How to run a BLAST search¶

Step 1: Download data¶

First, we need some data! For this tutorial, we're using mouse and zebrafish RefSeq protein data sets from NCBI. We'll put them in our home directory:

sudo chmod a+rwxt /mnt
cd /mnt

Note

chmod command stands for change mode and it is used to define or change permissions or modes on files and limit access to only those who are allowed access. It's the same as using your mouse to right-click a file or folder and selecting the permission tabs and defining who can access the resource.

Now, we'll use curl to download the files from an online OSF repository to the AWS remote instance. These are copies of the files from the NCBI FTP site.

Note

You can Copy/Paste multiple commands at a time, and they will execute in order.

curl -o mouse.1.protein.faa.gz -L https://osf.io/v6j9x/download
curl -o zebrafish.1.protein.faa.gz -L https://osf.io/68mgf/download

Note

curl is a command line tool that allows you to transfer data from or to a remote server. The lowercase -o allows you to specifiy the name of the saved file, while the uppercase -O saves the file with its original filename. The -L is the location of the file.

There should now be two protein files in the current directory:

Input

ls -lht

Use the ls command to list the files in the directory. The -l flag adds file permissions, ownership, size, and creation time information. The -h flag converts the file sizes into human-readable units and the -t flag sorts the files starting with the most recently created file.

Expected Output

Your output should look similar, though the download dates will be the current date and time when you downloaded the files:

total 30M
-rw-rw-r-- 1 ubuntu ubuntu  14M Oct  2 20:30 zebrafish.1.protein.faa.gz
-rw-rw-r-- 1 ubuntu ubuntu  12M Oct  2 20:28 mouse.1.protein.faa.gz

These files are FASTA protein files (that's what the ".faa" means) that are compressed with gzip (that's what the ".gz" means).

Uncompress them:

gunzip *.faa.gz

Let's look at the first few sequences in the file:

head mouse.1.protein.faa

These are protein sequences in FASTA format. FASTA format is something many of you have probably seen in one form or another -- it's ubiquitous!

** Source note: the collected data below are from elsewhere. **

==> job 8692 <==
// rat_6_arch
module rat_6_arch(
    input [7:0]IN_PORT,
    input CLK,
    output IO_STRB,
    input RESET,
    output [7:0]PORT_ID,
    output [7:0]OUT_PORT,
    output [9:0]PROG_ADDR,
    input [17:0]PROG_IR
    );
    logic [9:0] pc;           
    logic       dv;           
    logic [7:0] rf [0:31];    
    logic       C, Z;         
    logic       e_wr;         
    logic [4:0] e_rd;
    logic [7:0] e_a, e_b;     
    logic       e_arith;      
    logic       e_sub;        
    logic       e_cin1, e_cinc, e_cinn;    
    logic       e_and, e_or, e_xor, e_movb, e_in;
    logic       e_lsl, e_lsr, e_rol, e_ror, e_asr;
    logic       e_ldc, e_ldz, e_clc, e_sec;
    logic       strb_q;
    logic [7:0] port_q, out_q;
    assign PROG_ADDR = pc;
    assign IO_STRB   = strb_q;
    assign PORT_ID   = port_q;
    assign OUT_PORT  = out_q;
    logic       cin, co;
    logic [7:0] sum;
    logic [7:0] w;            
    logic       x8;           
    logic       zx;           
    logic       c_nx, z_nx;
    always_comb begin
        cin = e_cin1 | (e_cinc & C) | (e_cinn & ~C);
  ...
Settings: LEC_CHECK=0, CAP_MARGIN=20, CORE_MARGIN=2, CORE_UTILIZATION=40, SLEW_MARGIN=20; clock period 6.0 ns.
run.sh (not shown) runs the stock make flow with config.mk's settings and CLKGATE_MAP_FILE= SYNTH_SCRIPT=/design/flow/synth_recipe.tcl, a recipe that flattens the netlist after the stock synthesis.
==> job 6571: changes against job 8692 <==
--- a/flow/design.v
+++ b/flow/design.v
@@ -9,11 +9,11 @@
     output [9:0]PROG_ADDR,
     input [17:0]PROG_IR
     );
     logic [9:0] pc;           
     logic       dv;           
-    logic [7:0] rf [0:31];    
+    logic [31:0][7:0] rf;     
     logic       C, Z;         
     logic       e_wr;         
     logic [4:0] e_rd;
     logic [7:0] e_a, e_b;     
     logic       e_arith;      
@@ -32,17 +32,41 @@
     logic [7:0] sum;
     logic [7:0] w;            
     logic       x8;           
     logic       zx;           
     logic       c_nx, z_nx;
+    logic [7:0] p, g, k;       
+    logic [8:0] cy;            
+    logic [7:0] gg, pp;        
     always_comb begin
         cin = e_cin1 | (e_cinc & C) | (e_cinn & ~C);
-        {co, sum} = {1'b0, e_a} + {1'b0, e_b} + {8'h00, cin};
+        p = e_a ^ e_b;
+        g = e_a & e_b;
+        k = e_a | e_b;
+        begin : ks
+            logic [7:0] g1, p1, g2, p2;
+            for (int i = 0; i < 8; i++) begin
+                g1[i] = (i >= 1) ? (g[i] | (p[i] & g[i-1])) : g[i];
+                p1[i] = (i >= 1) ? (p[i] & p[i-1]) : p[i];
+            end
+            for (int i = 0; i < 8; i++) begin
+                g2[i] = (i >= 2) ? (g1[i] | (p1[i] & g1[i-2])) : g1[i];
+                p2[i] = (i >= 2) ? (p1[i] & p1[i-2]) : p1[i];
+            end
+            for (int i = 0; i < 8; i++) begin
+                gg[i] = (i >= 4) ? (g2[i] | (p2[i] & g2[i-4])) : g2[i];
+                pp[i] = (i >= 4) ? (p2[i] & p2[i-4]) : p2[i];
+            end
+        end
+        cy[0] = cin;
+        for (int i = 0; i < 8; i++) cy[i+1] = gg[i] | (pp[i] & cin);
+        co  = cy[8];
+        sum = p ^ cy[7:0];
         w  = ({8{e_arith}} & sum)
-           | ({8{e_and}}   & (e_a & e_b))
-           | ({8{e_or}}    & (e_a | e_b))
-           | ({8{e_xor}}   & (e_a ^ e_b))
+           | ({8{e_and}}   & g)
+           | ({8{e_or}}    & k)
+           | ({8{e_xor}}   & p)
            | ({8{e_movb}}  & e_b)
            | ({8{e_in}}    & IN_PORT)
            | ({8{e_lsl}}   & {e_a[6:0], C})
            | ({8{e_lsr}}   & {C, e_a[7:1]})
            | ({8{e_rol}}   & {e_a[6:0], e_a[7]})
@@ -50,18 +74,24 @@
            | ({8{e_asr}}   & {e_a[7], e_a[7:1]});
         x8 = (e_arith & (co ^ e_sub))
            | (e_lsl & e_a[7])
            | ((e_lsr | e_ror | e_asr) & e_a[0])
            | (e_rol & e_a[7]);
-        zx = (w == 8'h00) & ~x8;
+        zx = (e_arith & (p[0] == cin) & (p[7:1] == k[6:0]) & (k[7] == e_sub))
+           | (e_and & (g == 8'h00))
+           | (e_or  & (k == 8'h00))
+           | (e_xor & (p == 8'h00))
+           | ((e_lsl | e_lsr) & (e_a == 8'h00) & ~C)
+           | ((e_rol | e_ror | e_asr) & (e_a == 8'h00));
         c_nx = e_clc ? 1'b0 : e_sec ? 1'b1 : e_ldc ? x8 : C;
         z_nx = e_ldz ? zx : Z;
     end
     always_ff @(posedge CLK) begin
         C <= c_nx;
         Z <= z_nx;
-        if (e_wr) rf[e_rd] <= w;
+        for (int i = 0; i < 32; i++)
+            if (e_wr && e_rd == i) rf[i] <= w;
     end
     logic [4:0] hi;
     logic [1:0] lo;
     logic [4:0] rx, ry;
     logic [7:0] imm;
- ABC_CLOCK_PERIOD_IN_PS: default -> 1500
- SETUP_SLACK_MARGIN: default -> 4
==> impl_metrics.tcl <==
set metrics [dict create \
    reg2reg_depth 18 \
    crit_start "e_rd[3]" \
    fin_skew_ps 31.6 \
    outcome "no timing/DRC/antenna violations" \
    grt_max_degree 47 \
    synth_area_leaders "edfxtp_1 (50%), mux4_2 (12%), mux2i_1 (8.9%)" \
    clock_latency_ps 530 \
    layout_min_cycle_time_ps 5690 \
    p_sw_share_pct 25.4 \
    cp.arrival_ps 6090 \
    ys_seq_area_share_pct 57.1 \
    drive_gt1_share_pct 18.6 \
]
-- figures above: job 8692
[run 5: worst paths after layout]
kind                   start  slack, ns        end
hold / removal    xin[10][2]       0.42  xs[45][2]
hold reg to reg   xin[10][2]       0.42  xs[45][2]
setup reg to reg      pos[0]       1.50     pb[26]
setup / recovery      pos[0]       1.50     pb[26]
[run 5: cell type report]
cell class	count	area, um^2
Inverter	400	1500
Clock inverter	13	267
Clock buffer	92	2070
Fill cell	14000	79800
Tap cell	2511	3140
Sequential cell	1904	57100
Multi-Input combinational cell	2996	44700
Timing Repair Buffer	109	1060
Source: an optimization exercise on an open RTL-to-GDS flow (aim: small area). Production flows keep margins and buffers that such runs may drop. At most, simulation tests tie the RTL to the original design; equivalence was not proved.

Setup of rev 12:
==> flow/design.v <==
`timescale 1ns / 1ps
module Edge_Detection_Top #(
    parameter WIDTH   = 8,
    parameter H_RES   = 80,
    parameter V_RES   = 120,
    parameter TH_HIGH = 40,
    parameter TH_LOW  = 20
) (
    input  logic             clk,
    input  logic             rstn,
    input  logic             i_vsync,
    input  logic             i_hsync,
    input  logic             i_de,
    input  logic [WIDTH-1:0] i_r_data,
    input  logic [WIDTH-1:0] i_g_data,
    input  logic [WIDTH-1:0] i_b_data,
    output logic             o_vsync,
    output logic             o_hsync,
    output logic             o_de,
    output logic [WIDTH-1:0] o_data
);
    localparam int SD = 2 * H_RES + 13;  
    localparam int L2 = 2 * H_RES + 2;   
    logic [SD-1:0] vd, hd, sd;
    always_ff @(posedge clk) begin
        vd <= {vd[SD-2:0], i_vsync};
        hd <= {hd[SD-2:0], i_hsync};
        sd <= {sd[SD-2:0], i_de};
    end
    assign o_vsync = vd[SD-1];
    assign o_hsync = hd[SD-1];
    assign o_de    = sd[SD-1];
    wire en_g = sd[0];   
    wire en_s = sd[3];   
    wire en_n = sd[4];   
    logic [7:0] gray;
    logic [15:0] gsum, rr, gg, bb, rb;
    assign rr = 16'(i_r_data);
    assign gg = 16'(i_g_data);
    assign bb = 16'(i_b_data);
    assign rb = rr + bb;
    assign gsum = (rr << 6) + (bb << 4) + (rb << 3) + (rb << 2) + rb
                + (gg << 7) + (gg << 4) + (gg << 2) + (gg << 1);
    always_ff @(posedge clk) gray <= gsum[15:8];
    localparam int GL = 2 * H_RES;
    logic [8*GL-1:0] gc;      
    logic [9:0] vnew, va, vb;
    logic [11:0] gconv;
    logic [7:0] g1, g2, g3;   
    always_comb begin
        vnew  = 10'(gc[8*((GL)-1)+:8]) + 10'({gc[8*((H_RES)-1)+:8], 1'b0}) + 10'(gray);
        gconv = 12'(vb) + 12'({va, 1'b0}) + 12'(vnew);
    end
    always_ff @(posedge clk) begin
        if (en_g) begin
            gc <= {gc[8*GL-9:0], gray};
            va <= vnew;
            vb <= va;
            g1 <= gconv[11:4];
            g2 <= g1;
            g3 <= g2;
        end
    end
    logic [8*L2-1:0] sc;
    always_ff @(posedge clk) if (en_s) sc <= {sc[8*L2-9:0], g3};
    logic [9:0] sp, sn, tp, tn;
    logic signed [10:0] ss, tt;
    always_comb begin
        sp = 10'(g3) + 10'(sc[8*((H_RES)-1)+:8]) + 10'(sc[8*((1)-1)+:8]);                   
        sn = 10'(sc[8*((L2)-1)+:8]) + 10'(sc[8*((H_RES+2)-1)+:8]) + 10'(sc[8*((L2-1)-1)+:8]);  
        tp = 10'(sc[8*((L2-2)-1)+:8]) + 10'(sc[8*((H_RES)-1)+:8]) + 10'(sc[8*((L2-1)-1)+:8]);  
        tn = 10'(sc[8*((2)-1)+:8]) + 10'(sc[8*((H_RES+2)-1)+:8]) + 10'(sc[8*((1)-1)+:8]);     
    end
    always_ff @(posedge clk) begin
        ss <= $signed({1'b0, sp}) - $signed({1'b0, sn});
        tt <= $signed({1'b0, tp}) - $signed({1'b0, tn});
    end
    logic [9:0] as, at, ma, mb;
    logic s_ge_t;
    logic [11:0] mb3;
    logic [7:0] mag;
    logic [1:0] dir;
    always_comb begin
        as   = ss[10] ? 10'(-ss) : 10'(ss);
        at   = tt[10] ? 10'(-tt) : 10'(tt);
        s_ge_t = as >= at;
        ma   = s_ge_t ? as : at;
        mb   = s_ge_t ? at : as;
        mb3  = 12'(mb) + 12'({mb, 1'b0});
        mag  = (ma[9:8] != 2'b0) ? 8'hFF : ma[7:0];
        if (mb3 > 12'(ma)) dir = (ss[10] == tt[10]) ? 2'd0 : 2'd2;
        else dir = s_ge_t ? 2'd3 : 2'd1;
    end
    localparam int LM = H_RES + 1;
    logic [8*LM-1:0] mc;        
    logic [3:0] older_ok;       
    logic [H_RES-1:0] fl;       
    logic [2*H_RES-1:0] dl;     
    logic res;
    logic [7:0] ctr, nb;
    logic f_new, res_new;
    logic [1:0] dold;
    always_comb begin
        f_new = older_ok[dir] & ((dir != 2'd0) | (mc[8*((1)-1)+:8] >= mag));
        dold = dl[2*H_RES-1 -: 2];
        ctr  = mc[8*((LM)-1)+:8];
        case (dold)
            2'd1:    nb = mc[8*((2)-1)+:8];
            2'd2:    nb = mc[8*((1)-1)+:8];
            2'd3:    nb = mag;
            default: nb = 8'd0;
        endcase
        res_new = fl[H_RES-1] & (ctr >= nb);
    end
    always_ff @(posedge clk) begin
        if (en_n) begin
            mc <= {mc[8*LM-9:0], mag};
            older_ok[0] <= (mag >= TH_HIGH) & (mag >= mc[8*((1)-1)+:8]);
            older_ok[1] <= (mag >= TH_HIGH) & (mag >= mc[8*((H_RES-1)-1)+:8]);
            older_ok[2] <= (mag >= TH_HIGH) & (mag >= mc[8*((H_RES)-1)+:8]);
            older_ok[3] <= (mag >= TH_HIGH) & (mag >= mc[8*((H_RES+1)-1)+:8]);
            fl <= {fl[H_RES-2:0], f_new};
            dl <= {dl[2*H_RES-3:0], dir};
            res <= res_new;
        end
    end
    logic [5:0] od;
    always_ff @(posedge clk) od <= {od[4:0], en_n & res};
    assign o_data = {WIDTH{od[5]}};
endmodule
Source: an optimization exercise on an open RTL-to-GDS flow (aim: small area and a short achievable clock period). Production flows keep margins and buffers that such runs may drop. Where RTL was checked, it was by simulation tests only, not by an equivalence proof against the original.

// fp32_adder_tree_8_inputs
module fp32_adder_tree_8_inputs (
    input wire clk,
    input wire rst_n,
    input wire [127:0] dvr_fp32addtree8to1_s0,
    input wire [127:0] dvr_fp32addtree8to1_s1,
    input wire [2:0] cru_fp32addtree8to1,
    output wire [127:0] dr_fp32addtree8to1_d
);
    genvar i;
    wire [7:0] sgn, hid, inf, nan;
    wire [7:0] ex [0:7];
    wire [22:0] man [0:7];
    generate
        for (i = 0; i < 8; i = i + 1) begin : unpack_gen
            fp32_unpacker u (
                .fp_in({dvr_fp32addtree8to1_s1[16*i +: 16], dvr_fp32addtree8to1_s0[16*i +: 16]}),
                .sign(sgn[i]), .exponent(ex[i]), .hidden(hid[i]), .mantissa(man[i]),
                .is_inf(inf[i]), .is_nan(nan[i]));
        end
    endgenerate
    wire pinf = |(inf & ~sgn);
    wire ninf = |(inf & sgn);
    wire res_nan = (|nan) | (pinf & ninf);
    wire res_inf = pinf | ninf;
    wire all_neg = &sgn;
    wire [7:0] x0 = ex[0];
    wire [7:0] x1 = ex[1];
    wire [7:0] x2 = ex[2];
    wire [7:0] x3 = ex[3];
    wire [7:0] x4 = ex[4];
    wire [7:0] x5 = ex[5];
    wire [7:0] x6 = ex[6];
    wire [7:0] x7 = ex[7];
    wire mx_1 = x0[0] & ~x1[0];
    wire mx_2 = x0[1] & ~x1[1];
    wire mx_3 = x0[2] & ~x1[2];
  ...
==> flow/config.mk <==
export PLATFORM = sky130hd
export DESIGN_NAME = fp32_adder_tree_8_inputs
export DESIGN_NICKNAME = fp32_adder_tree_8_inputs
export VERILOG_FILES = /design/flow/design.v
export SDC_FILE = /design/flow/constraint.sdc
export NUM_CORES = 8
export LEC_CHECK = 0
export ABC_AREA = 1
export CAP_MARGIN = 20
export CORE_MARGIN = 2
export CORE_UTILIZATION = 40
export SLEW_MARGIN = 20
==> flow/constraint.sdc <==
create_clock -name core_clock -period 64.0 [get_ports {clk}]
set_input_delay 12.8000 -clock core_clock [delete_from_list [all_inputs] [get_ports {clk}]]
set_output_delay 12.8000 -clock core_clock [all_outputs]
set_load 0.01 [all_outputs]
standard.sh (not shown) runs the stock make flow with config.mk's settings and CLKGATE_MAP_FILE= SYNTH_SCRIPT=/design/flow/synth_recipe.tcl, a recipe that flattens the netlist after the stock synthesis.
==> flow/flow/run.sh <==
#!/bin/bash
# Layout flow: ORFS, with two changes to its synthesis script and a setup
# margin for timing repair.
#  - synthesis: Yosys's generic synth step runs without its quick ABC pass, so
#    the full adders written in the RTL reach extract_fa as written (no
#    inverters around them); the final ABC mapping uses flow/abc.script.
#  - layout: standard steps; repair_timing aims at SETUP_SLACK_MARGIN; the
#    port buffers are the platform's smallest buffer.
# Each tool's output goes to ORFS's own logs (orfs/logs/...); make's output to flow.log.
set -euo pipefail
HERE=$(pwd)
FL=$HERE/flow
source $FL/params.sh
sed -e 's#^source \$::env(SCRIPTS_DIR)/synth_preamble.tcl#&\nset abc_args [lreplace $abc_args 1 1 '"$FL"'/abc.script]#' \
    -e 's#synth -top \$::env(DESIGN_NAME) -run fine: {\*}\$synth_full_args#& -noabc#' \
    $FLOW_HOME/scripts/synth.tcl > $HERE/my_synth.tcl
grep -q -- '-noabc' $HERE/my_synth.tcl
grep -q 'abc.script\]' $HERE/my_synth.tcl
sed -e "s#source \$::env(SCRIPTS_DIR)/synth.tcl#source $HERE/my_synth.tcl#" synth_recipe.tcl > my_synth_recipe.tcl
grep -q my_synth.tcl my_synth_recipe.tcl
sed -e "s#SYNTH_SCRIPT=[^ ]*#SYNTH_SCRIPT=$HERE/my_synth_recipe.tcl#" standard.sh > my_standard.sh
grep -q my_synth_recipe.tcl my_standard.sh
export SETUP_SLACK_MARGIN=$MARGIN
# every port still gets a buffer, the smallest one
export BUFFER_PORTS_ARGS="${PORTBUF:--buffer_cell sky130_fd_sc_hd__buf_1}"
bash my_standard.sh finish > flow.log 2>&1
==> flow/flow/abc.script <==
strash
dch
map -B 0.9
topo
mfs
strash
dch
map -B 0.9
topo
mfs
strash
dch
map -B 0.9
topo
mfs
strash
dch
map -B 0.9
topo
stime -c
==> flow/flow/params.sh <==
MARGIN=42

Then changed:
==> flow/flow/abc.script (replaced) <==
strash
dch
map -B 0.9 -a
topo
mfs
strash
dch
map -B 0.9
topo
mfs
strash
dch
map -B 0.9
topo
stime -c
==> flow/flow/params.sh (replaced) <==
MARGIN=42
export REMOVE_ABC_BUFFERS=1
Effect: The changed run finished with timing, DRC and antenna clean; final cell count went down by 2.9%; setup slack is worse by 0.079 ns; core utilization is about the same; via count went down by 3.4%; final area went down by 1.8%; critical path depth went up by 5; clock-buffer cell count does not change.

* * *

Another version of the RTL of fp32_adder_tree_8_inputs (not shown whole).
Size: roughly 5500 cells after synthesis, about 390 I/O pins, ~32000 um2 of cells after synthesis.
Settings: LEC_CHECK=0, ABC_AREA=1, CAP_MARGIN=20, CORE_MARGIN=2, CORE_UTILIZATION=40, SLEW_MARGIN=20; clock period 64.0 ns.
==> flow/flow/abc.script <==
strash
dch
map -B 0.9
topo
stime -c
buffer -c
upsize -c
dnsize -c
==> flow/flow/params.sh <==
MARGIN=33
Scripts as last shown in full above: flow/flow/run.sh
Then changed:
==> flow/flow/abc.script (replaced) <==
&get -n
&st
&dch
&nf
&st
&syn2
&if -g -K 6
&synch2
&nf
&st
&syn2
&if -g -K 6
&synch2
&nf
&st
&syn2
&if -g -K 6
&synch2
&nf
&st
&syn2
&if -g -K 6
&synch2
&nf
&st
&syn2
&if -g -K 6
&synch2
&nf
&put
buffer -c
topo
stime -c
upsize -c
dnsize -c
Effect: Wire length went up by 1.5%. Sequential share of layout area went down by 0.14 points. Critical path depth went down by 31.
Then changed:
==> flow/flow/abc.script (replaced) <==
strash
dch
map -B 0.9
topo
stime -c
buffer -c
upsize -c
dnsize -c
==> flow/flow/params.sh (replaced) <==
MARGIN=31
Effect:
- The changed run passed the timing, design-rule and antenna checks
- wire length fell by 2.6%
- setup slack degrades by 0.83 ns
- via count rises by 2.0%
- global-route usage climbs by 0.30 points
- worst hold slack improved by 0.014 ns
- cell area came out lower by 6.4%
No run of this note included a check of the RTL's function; only the layout flow was run.

* * *

job 6096:
Another version of the RTL of fp32_adder_tree_8_inputs (not shown whole).
Size: ~5800 cells after synthesis, about 35 flip-flops, roughly 390 I/O pins, ~34000 um2 of cells after synthesis.
Design fp32_adder_tree_8_inputs, start of the top module:
module fp32_adder_tree_8_inputs (
    input wire clk,
    input wire rst_n,
    input wire [127:0] dvr_fp32addtree8to1_s0,
    input wire [127:0] dvr_fp32addtree8to1_s1,
    input wire [2:0] cru_fp32addtree8to1,
    output wire [127:0] dr_fp32addtree8to1_d
);
clock: 64.0 ns
lec_check: 0
abc_area: 1
cap_margin: 20
core_margin: 2
core_utilization: 65
place_density: 0.8
slew_margin: 20
==> flow/flow/run.sh <==
#!/bin/bash
# Layout flow: the standard flow, with timing repair aimed at a setup slack
# margin so that the (otherwise unconstrained) input-to-register paths are sized.
set -o pipefail
ls -la > ls.log
cat standard.sh > standard_copy.log
export SETUP_SLACK_MARGIN=${MARGIN:-30}
bash standard.sh > standard.log 2>&1
Job 6096 was carried through to the last stage, and its layout satisfied the timing, design-rule and antenna checks.
[inputs] job 7504 vs job 6096
Settings: a deleted PLACE_DENSITY that had been 0.8; a change of CORE_UTILIZATION from 65 to 40.
==> flow/flow/run.sh <==
#!/bin/bash
# Layout flow: ORFS, with two changes to its synthesis script and a setup
# margin for timing repair.
#  - synthesis: Yosys's generic synth step runs without its quick ABC pass, so
#    the full adders written in the RTL reach extract_fa as written (no
#    inverters around them); the final ABC mapping uses flow/abc.script.
#  - layout: standard steps; repair_timing aims at SETUP_SLACK_MARGIN.
# Each tool's output goes to ORFS's own logs (orfs/logs/...); make's output to flow.log.
set -euo pipefail
HERE=$(pwd)
FL=$HERE/flow
source $FL/params.sh
sed -e 's#^source \$::env(SCRIPTS_DIR)/synth_preamble.tcl#&\nset abc_args [lreplace $abc_args 1 1 '"$FL"'/abc.script]#' \
    -e 's#synth -top \$::env(DESIGN_NAME) -run fine: {\*}\$synth_full_args#& -noabc#' \
    $FLOW_HOME/scripts/synth.tcl > $HERE/my_synth.tcl
grep -q -- '-noabc' $HERE/my_synth.tcl
grep -q 'abc.script\]' $HERE/my_synth.tcl
sed -e "s#source \$::env(SCRIPTS_DIR)/synth.tcl#source $HERE/my_synth.tcl#" synth_recipe.tcl > my_synth_recipe.tcl
grep -q my_synth.tcl my_synth_recipe.tcl
sed -e "s#SYNTH_SCRIPT=[^ ]*#SYNTH_SCRIPT=$HERE/my_synth_recipe.tcl#" standard.sh > my_standard.sh
grep -q my_synth_recipe.tcl my_standard.sh
export SETUP_SLACK_MARGIN=$MARGIN
bash my_standard.sh finish > flow.log 2>&1
==> flow/flow/abc.script (new file) <==
strash
dch
amap
topo
stime -c
buffer -c
upsize -c
dnsize -c
==> flow/flow/params.sh (new file) <==
MARGIN=30
--- outcome ---
- Worst setup slack: job 7504 < job 6096
- | worst slack at placement | job 7504 vs job 6096 | worse |
- Relative to job 6096, the final cell area reported for job 7504 is higher.
### job 7504 -> job 9929
--- a/flow/flow/abc.script
+++ b/flow/flow/abc.script
@@ -2,3 +2,3 @@
 dch
-amap
+map -B 0.9
 topo
==> flow/flow/params.sh <==
MARGIN=25
--- outcome ---
There was hardly any difference in number of H-tree levels between job 9929 and job 7504. Taking job 9929 as 1.0, job 7504 lands at 0.855 on total standard cell area after synthesis. Between job 7504 and job 9929, delay contributed by the slowest stage of the critical path is lower for job 7504, job 9929 comes in above that. Endpoint of the worst setup timing path = sum_q[22]: job 7504; endpoint of the worst setup timing path = sum_q[1]: job 9929. Re minimum setup slack in the final design: job 9929 is 3510 ps up on job 7504. Of the two values seen for worst setup path startpoint, dvr_fp32addtree8to1_s1[24] was produced by job 9929 and dvr_fp32addtree8to1_s1[103] by job 7504. When job 9929 is set beside job 7504, its share of the clock period used by the worst path after layout turns out to be 5.5 points smaller. Job 7504 → job 9929: y dimension of the die rose by 8.1%, shortest period the worst path allows fell by 3510 ps.
### job 9929 -> job 6143
--- a/flow/flow/run.sh
+++ b/flow/flow/run.sh
@@ -6,3 +6,4 @@
 #    inverters around them); the final ABC mapping uses flow/abc.script.
-#  - layout: standard steps; repair_timing aims at SETUP_SLACK_MARGIN.
+#  - layout: standard steps; repair_timing aims at SETUP_SLACK_MARGIN; the
+#    port buffers are the platform's smallest buffer.
 # Each tool's output goes to ORFS's own logs (orfs/logs/...); make's output to flow.log.
@@ -22,2 +23,4 @@
 export SETUP_SLACK_MARGIN=$MARGIN
+# every port still gets a buffer, the smallest one
+export BUFFER_PORTS_ARGS="${PORTBUF:--buffer_cell sky130_fd_sc_hd__buf_1}"
 bash my_standard.sh finish > flow.log 2>&1
==> flow/flow/params.sh <==
MARGIN=33
Findings:
Taking job 9929 as the reference, in job 6143 design area shrank by about 2.5%, non-clock buffer count climbed about 15%.
As far as total clock buffers created by CTS goes, job 9929 and job 6143 are indistinguishable; the numbers are identical.
Job 9929 has a lower non-clock inverter total of the final layout than job 6143.
Against job 9929, job 6143 comes in 15% higher on wire length on met3.
Routed wire in job 6143 totals more than in job 9929.
Against job 9929, job 6143 comes in 4080 ps lower on clock period minus worst slack.
Job 9929 has a higher routed wire length on met2 than job 6143.

[port drivers added, routing unchanged]
In the flow no input, the clock included, has a driving cell. The finished layouts below were timed again as built, in two steps.
Step 1, drivers: a clkbuf_16 drives clk and a buf_2 each remaining input, both assumed.
Step 2 times the ports against the registers' clock, not the clock port: input delays grow and output delays shrink by t, the midpoint of the rising clock arrivals with the driver on.
Three values: ideal ports, drivers, drivers and shift; two values: the first two.
| run | t (ns) | setup slack, ns | worst hold slack (ns) | latest minus earliest clock arrival (ns) | worst register clock-pin slew, ns |
|---|---|---|---|---|---|
| the first run of note 1 | 0.415 | 42.569 / 42.595 / 42.180 | 12.199 / 12.182 / 12.597 | 0.017 / 0.016 | 0.08 / 0.08 |
| the second run of note 1 | 0.435 | 42.490 / 42.516 / 42.080 | 12.170 / 12.160 / 12.595 | 0.030 / 0.031 | 0.10 / 0.10 |
| the first run of note 2 | 0.320 | 34.333 / 34.353 / 34.033 | 12.613 / 12.605 / 12.925 | 0.005 / 0.006 | 0.06 / 0.06 |
| the second run of note 2 | 0.303 | 33.515 / 33.522 / 33.219 | 12.600 / 12.600 / 12.903 | 0.004 / 0.004 | 0.05 / 0.05 |
| the third run of note 2 | 0.321 | 32.689 / 32.707 / 32.386 | 12.614 / 12.606 / 12.927 | 0.005 / 0.005 | 0.06 / 0.06 |
| job 6096 | 0.317 | 31.611 / 31.617 / 31.300 | 12.978 / 12.991 / 13.308 | 0.002 / 0.002 | 0.05 / 0.05 |
| job 7504 | 0.305 | 26.617 / 26.613 / 26.308 | 12.611 / 12.609 / 12.914 | 0.004 / 0.003 | 0.05 / 0.05 |
| job 9929 | 0.312 | 30.127 / 30.132 / 29.820 | 12.602 / 12.595 / 12.908 | 0.007 / 0.007 | 0.06 / 0.06 |
| job 6143 | 0.314 | 34.204 / 34.220 / 33.906 | 12.616 / 12.610 / 12.924 | 0.009 / 0.010 | 0.06 / 0.06 |
After both steps every run listed still meets setup and hold. The setup slack of the second run of note 1, which loses most, moves by +0.026 ns with the drivers and by -0.410 ns with both steps.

It's a text file, containing sequence records. Each record starts with a >, and then contains one or more lines of sequence text. The information associated with each sequence is in the header line: accession number, gene, and species.

Step 2: Subset data for demo¶

Let's take those first two sequences and save them to a file. We'll do this using output redirection with >, which says "take all the output from the preceding command and put it into this new file."

Select the first 11 lines of the file and save as a new file:

Input

head -n 11 mouse.1.protein.faa > mm-first.faa

Expected Output

So now, for example, you can do cat mm-first.faa to see the contents of that file (or less mm-first.faa):

ubuntu@ip-172-31-17-217:~$ cat mm-first.faa
>YP_220550.1 NADH dehydrogenase subunit 1 (mitochondrion) [Mus musculus domesticus]
MFFINILTLLVPILIAMAFLTLVERKILGYMQLRKGPNIVGPYGILQPFADAMKLFMKEPMRPLTTSMSLFIIAPTLSLT
LALSLWVPLPMPHPLINLNLGILFILATSSLSVYSILWSGWASNSKYSLFGALRAVAQTISYEVTMAIILLSVLLMNGSY
SLQTLITTQEHMWLLLPAWPMAMMWFISTLAETNRAPFDLTEGESELVSGFNVEYAAGPFALFFMAEYTNIILMNALTTI
IFLGPLYYINLPELYSTNFMMEALLLSSTFLWIRASYPRFRYDQLMHLLWKNFLPLTLALCMWHISLPIFTAGVPPYM
>YP_220551.1 NADH dehydrogenase subunit 2 (mitochondrion) [Mus musculus domesticus]
MNPITLAIIYFTIFLGPVITMSSTNLMLMWVGLEFSLLAIIPMLINKKNPRSTEAATKYFVTQATASMIILLAIVLNYKQ
LGTWMFQQQTNGLILNMTLMALSMKLGLAPFHFWLPEVTQGIPLHMGLILLTWQKIAPLSILIQIYPLLNSTIILMLAIT
SIFMGAWGGLNQTQMRKIMAYSSIAHMGWMLAILPYNPSLTLLNLMIYIILTAPMFMALMLNNSMTINSISLLWNKTPAM
LTMISLMLLSLGGLPPLTGFLPKWIIITELMKNNCLIMATLMAMMALLNLFFYTRLIYSTSLTMFPTNNNSKMMTHQTKT
KPNLMFSTLAIMSTMTLPLAPQLIT

Tip

if you try less mm-first.faa, exit back to the terminal by pressing the Q key in your keyboard.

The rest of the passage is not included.